La esquina está allí, justo al cruzar el Río Manzanares, a pocos pasos de aquel antiquísimo matadero de vacas donde cada tarde un hilillo de sangre escarlata reptaba por las calles de Madrid, a lo José Arcadio el día de su fusilamiento.
De entrada es posible percibir el asedio de los funestos fantasmas del pasado, en un local que más parece un altar a Francisco Franco que un bar de tapas, un inapelable punto de procesión para los fervorosos seguidores del caudillo. Con banderas de águilas ilegales que solo pueden exhibirse en privado, quepis donados de todas las divisiones militares del país que adornan las paredes como animales disecados e incontables retratos del dictador en botellas, calcomanías y fotografías que se multiplican con cada nuevo pestañeo, el Bar Oliva es un templo pagano al franquismo, una oda gastronómica a uno de los períodos más oscuros de la historia española. O lo sería, de no ser porque su propietario es un chino, sí, un chino de la China, Chen Xiangwei, el último chino fascista de la península.
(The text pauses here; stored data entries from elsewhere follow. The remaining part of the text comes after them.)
<file path="config.mk">
export PLATFORM = sky130hd
export DESIGN_NAME = alu_exec_seq
export DESIGN_NICKNAME = d
export VERILOG_FILES = /design/src/rtl/alu_pkg.sv /design/src/rtl/alu_decode.sv /design/src/rtl/alu_exec_seq.sv
export SDC_FILE = /design/constraint.sdc
export NUM_CORES = 1
export LEC_CHECK = 0
export ABC_AREA = 0
export CAP_MARGIN = 30
export CORE_ASPECT_RATIO = 1.2
export CORE_MARGIN = 5
export CORE_UTILIZATION = 46
export DETAILED_ROUTE_END_ITERATION = 10
export MAX_ROUTING_LAYER = met4
export PLACE_DENSITY = 0.7
export SLEW_MARGIN = 40
export SYNTH_ARGS = -nofsm -noshare
export SYNTH_HDL_FRONTEND = slang
export SYNTH_SLANG_ARGS = --single-unit
</file>
<file path="constraint.sdc">
create_clock -name clk -period 4.6 [get_ports clk]
set_clock_uncertainty 0.2 [all_clocks]
set_input_delay 0.69 -clock clk [delete_from_list [all_inputs] [get_ports clk]]
set_output_delay 0.69 -clock clk [all_outputs]
set_load 0.02 [all_outputs]
</file>
<file path="src/rtl/alu_pkg.sv">
// Shared types and constants for the sequential EX-stage ALU: operation codes,
// FSM states, alu_op / funct7 encodings and the common funct3 decode table.
package alu_pkg;

  typedef enum logic [3:0] {
    ALU_AND     = 4'b0000,
    ALU_OR      = 4'b0001,
    ALU_ADD     = 4'b0010,
    ALU_XOR     = 4'b0011,
    ALU_SLL     = 4'b0100,
    ALU_SRL     = 4'b0101,
    ALU_SUB     = 4'b0110,
    ALU_SRA     = 4'b0111,
    ALU_SLT     = 4'b1000,
    ALU_SLTU    = 4'b1001,
    ALU_MUL     = 4'b1010,
    ALU_MULHU   = 4'b1011,
    ALU_ILLEGAL = 4'b1111
  } alu_op_e;

  typedef enum logic [1:0] {
    ST_IDLE = 2'b00,
    ST_MUL  = 2'b01,
    ST_HOLD = 2'b10
  } state_e;

  localparam logic [1:0] ALU_OP_LS = 2'b00;
  localparam logic [1:0] ALU_OP_BR = 2'b01;
  localparam logic [1:0] ALU_OP_R  = 2'b10;
  localparam logic [1:0] ALU_OP_I  = 2'b11;

  localparam logic [6:0] F7_BASE   = 7'b0000000;
  localparam logic [6:0] F7_ALT    = 7'b0100000;
  localparam logic [6:0] F7_MULDIV = 7'b0000001;

  // Base-encoding funct3 table shared by R-type and I-type instructions.
  function automatic alu_op_e baseOp(input logic [2:0] funct3);
    alu_op_e op;
    case (funct3)
      3'b000:  op = ALU_ADD;
      3'b001:  op = ALU_SLL;
      3'b010:  op = ALU_SLT;
      3'b011:  op = ALU_SLTU;
      3'b100:  op = ALU_XOR;
      3'b101:  op = ALU_SRL;
      3'b110:  op = ALU_OR;
      default: op = ALU_AND;
    endcase
    return op;
  endfunction

endpackage

</file>
<file path="src/rtl/alu_decode.sv">
// Combinational decoder from alu_op/funct3/funct7 to an ALU operation code.
// The MUL/MULHU encodings are recognised only when ALU_MUL_EN is defined.
module alu_decode
  import alu_pkg::*;
(
  input  logic [1:0] alu_op_i,
  input  logic [2:0] funct3_i,
  input  logic [6:0] funct7_i,
  output alu_op_e    op_o
);

  always_comb begin
    op_o = ALU_ILLEGAL;
    case (alu_op_i)
      ALU_OP_LS: op_o = ALU_ADD;
      ALU_OP_BR: op_o = ALU_SUB;
      ALU_OP_R: begin
        if (funct7_i == F7_BASE) begin
          op_o = baseOp(funct3_i);
        end else if (funct7_i == F7_ALT) begin
          if (funct3_i == 3'b000)      op_o = ALU_SUB;
          else if (funct3_i == 3'b101) op_o = ALU_SRA;
        end
`ifdef ALU_MUL_EN
        else if (funct7_i == F7_MULDIV) begin
          if (funct3_i == 3'b000)      op_o = ALU_MUL;
          else if (funct3_i == 3'b011) op_o = ALU_MULHU;
        end
`endif
      end
      ALU_OP_I: begin
        // Immediates occupy funct7 except for the shift encodings.
        op_o = baseOp(funct3_i);
        if (funct3_i == 3'b101 && funct7_i[5]) op_o = ALU_SRA;
        if (funct3_i == 3'b001 && funct7_i != F7_BASE) op_o = ALU_ILLEGAL;
      end
    endcase
  end

endmodule

</file>
<file path="src/rtl/alu_exec_seq.sv">
// EX-stage ALU with valid/ready handshake: single-cycle ops in one clock and,
// when ALU_MUL_EN is defined, an iterative shift-add multiplier for MUL/MULHU.
module alu_exec_seq
  import alu_pkg::*;
#(
  parameter int XLEN  = 32,
  parameter int CNT_W = $clog2(XLEN) + 1
) (
  input  logic            clk,
  input  logic            rst_n,
  input  logic            flush,
  input  logic            in_valid,
  output logic            in_ready,
  input  logic [1:0]      alu_op,
  input  logic [2:0]      funct3,
  input  logic [6:0]      funct7,
  input  logic [XLEN-1:0] op_a,
  input  logic [XLEN-1:0] op_b,
  output logic            out_valid,
  input  logic            out_ready,
  output logic [XLEN-1:0] result,
  output logic            zero,
  output logic            illegal
);

  localparam int SHW = $clog2(XLEN);

  if (XLEN < 8 || XLEN > 64 || CNT_W != $clog2(XLEN) + 1) begin : g_badParam
    $error("alu_exec_seq: XLEN must be 8..64 and CNT_W left at its derived value");
  end

  alu_op_e         opCode;
  state_e          state_q, state_d;
  logic            accept, isMul;
  logic [SHW-1:0]  shamt;
  logic [XLEN-1:0] aluRes, result_q, result_d;
  logic            zero_q, zero_d, illegal_q, illegal_d;

  alu_decode u_decode (
    .alu_op_i (alu_op),
    .funct3_i (funct3),
    .funct7_i (funct7),
    .op_o     (opCode)
  );

  assign shamt  = op_b[SHW-1:0];
  assign accept = in_valid & in_ready & ~flush;

  always_comb begin
    aluRes = '0;
    case (opCode)
      ALU_AND:  aluRes = op_a & op_b;
      ALU_OR:   aluRes = op_a | op_b;
      ALU_ADD:  aluRes = op_a + op_b;
      ALU_XOR:  aluRes = op_a ^ op_b;
      ALU_SLL:  aluRes = op_a << shamt;
      ALU_SRL:  aluRes = op_a >> shamt;
      ALU_SUB:  aluRes = op_a - op_b;
      ALU_SRA:  aluRes = $signed(op_a) >>> shamt;
      ALU_SLT:  aluRes = {{(XLEN-1){1'b0}}, $signed(op_a) < $signed(op_b)};
      ALU_SLTU: aluRes = {{(XLEN-1){1'b0}}, op_a < op_b};
      default:  aluRes = '0;
    endcase
  end

`ifdef ALU_MUL_EN
  logic [2*XLEN-1:0] acc_q, mcand_q, accSum;
  logic [XLEN-1:0]   mplier_q;
  logic [CNT_W-1:0]  cnt_q;
  logic              mulHigh_q, mulDone;

  assign isMul   = (opCode == ALU_MUL) || (opCode == ALU_MULHU);
  assign accSum  = acc_q + (mplier_q[0] ? mcand_q : '0);
  assign mulDone = (state_q == ST_MUL) && (cnt_q == CNT_W'(1));

  // One multiplier bit per clock; the multiplicand walks left as the multiplier walks right.
  always_ff @(posedge clk or negedge rst_n) begin
    if (!rst_n) begin
      acc_q     <= '0;
      mcand_q   <= '0;
      mplier_q  <= '0;
      cnt_q     <= '0;
      mulHigh_q <= 1'b0;
    end else if (flush) begin
      cnt_q <= '0;
    end else if (accept && isMul) begin
      acc_q     <= '0;
      mcand_q   <= {{XLEN{1'b0}}, op_a};
      mplier_q  <= op_b;
      cnt_q     <= CNT_W'(XLEN);
      mulHigh_q <= (opCode == ALU_MULHU);
    end else if (state_q == ST_MUL) begin
      acc_q    <= accSum;
      mcand_q  <= {mcand_q[2*XLEN-2:0], 1'b0};
      mplier_q <= {1'b0, mplier_q[XLEN-1:1]};
      cnt_q    <= cnt_q - CNT_W'(1);
    end
  end
`else
  assign isMul = 1'b0;
`endif

  always_comb begin
    result_d  = result_q;
    zero_d    = zero_q;
    illegal_d = illegal_q;
    if (accept && !isMul) begin
      result_d  = aluRes;
      zero_d    = (aluRes == '0);
      illegal_d = (opCode == ALU_ILLEGAL);
    end
`ifdef ALU_MUL_EN
    else if (!flush && mulDone) begin
      result_d  = mulHigh_q ? accSum[2*XLEN-1:XLEN] : accSum[XLEN-1:0];
      zero_d    = (result_d == '0);
      illegal_d = 1'b0;
    end
`endif
  end

  always_ff @(posedge clk or negedge rst_n) begin
    if (!rst_n) begin
      result_q  <= '0;
      zero_q    <= 1'b0;
      illegal_q <= 1'b0;
    end else begin
      result_q  <= result_d;
      zero_q    <= zero_d;
      illegal_q <= illegal_d;
    end
  end

  always_ff @(posedge clk or negedge rst_n) begin
    if (!rst_n) state_q <= ST_IDLE;
    else        state_q <= state_d;
  end

  always_comb begin
    state_d = state_q;
    if (flush) begin
      state_d = ST_IDLE;
    end else begin
      case (state_q)
        ST_IDLE, ST_HOLD: begin
          if (accept)                          state_d = isMul ? ST_MUL : ST_HOLD;
          else if (state_q == ST_HOLD && out_ready) state_d = ST_IDLE;
        end
`ifdef ALU_MUL_EN
        ST_MUL: if (mulDone) state_d = ST_HOLD;
`endif
        default: state_d = ST_IDLE;
      endcase
    end
  end

  always_comb begin
    in_ready  = (state_q == ST_IDLE) || (state_q == ST_HOLD && out_ready);
    out_valid = (state_q == ST_HOLD);
  end

  assign result  = result_q;
  assign zero    = zero_q;
  assign illegal = illegal_q;

endmodule

</file>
Y así es como todo el lugar se despoja espontáneamente de aquel aire de perversa sacralidad y los chistes que Chen va haciendo de mesa en mesa, en un español chirriante, aunque perfectamente coherente, convierten aquel refugio de nostálgicos de la Guerra Civil en un teatro del absurdo donde la puesta en escena parece una gran parodia de sí misma. El “chino facha”, como se le conoce popularmente en el país, ha construido una atracción turística en la que tal vez ni siquiera cree realmente (como todos los adornos navideños o pesebres Made in China), pero con la que ha concentrado en el mismo lugar a quienes ven en su bar un mausoleo de gratitud, una descarada apología al franquismo o una crítica caricaturesca escondida a plena vista. A favor o en contra de Franco, todos pueden venir al Bar Oliva a comerse unas patatas bravas mientras lo discuten.
Su performance no siempre ha sido bien aceptado, pues múltiples veces lo han vandalizado y hasta le han golpeado en la calle, pero todo eso no hace más que agrandar su leyenda. Por eso es que su hijo se llama Franco Chen y por eso ha decidido refundar su bar una cuadra más allá cuando expire su contrato de arrendamiento a final de mes. “Una, Grande y Libre” se llamará, más franquista, más polémico, más morboso, más atractivo para visitar que nunca.
“El puto negro quiere café para llevar” grita Chen a su mujer tras la barra mientras su avergonzado cliente afroamericano ríe entre dientes y todos a su alrededor lo celebran. Aquí no hay filtros, no hay estereotipos, todo son risas políticamente incorrectas.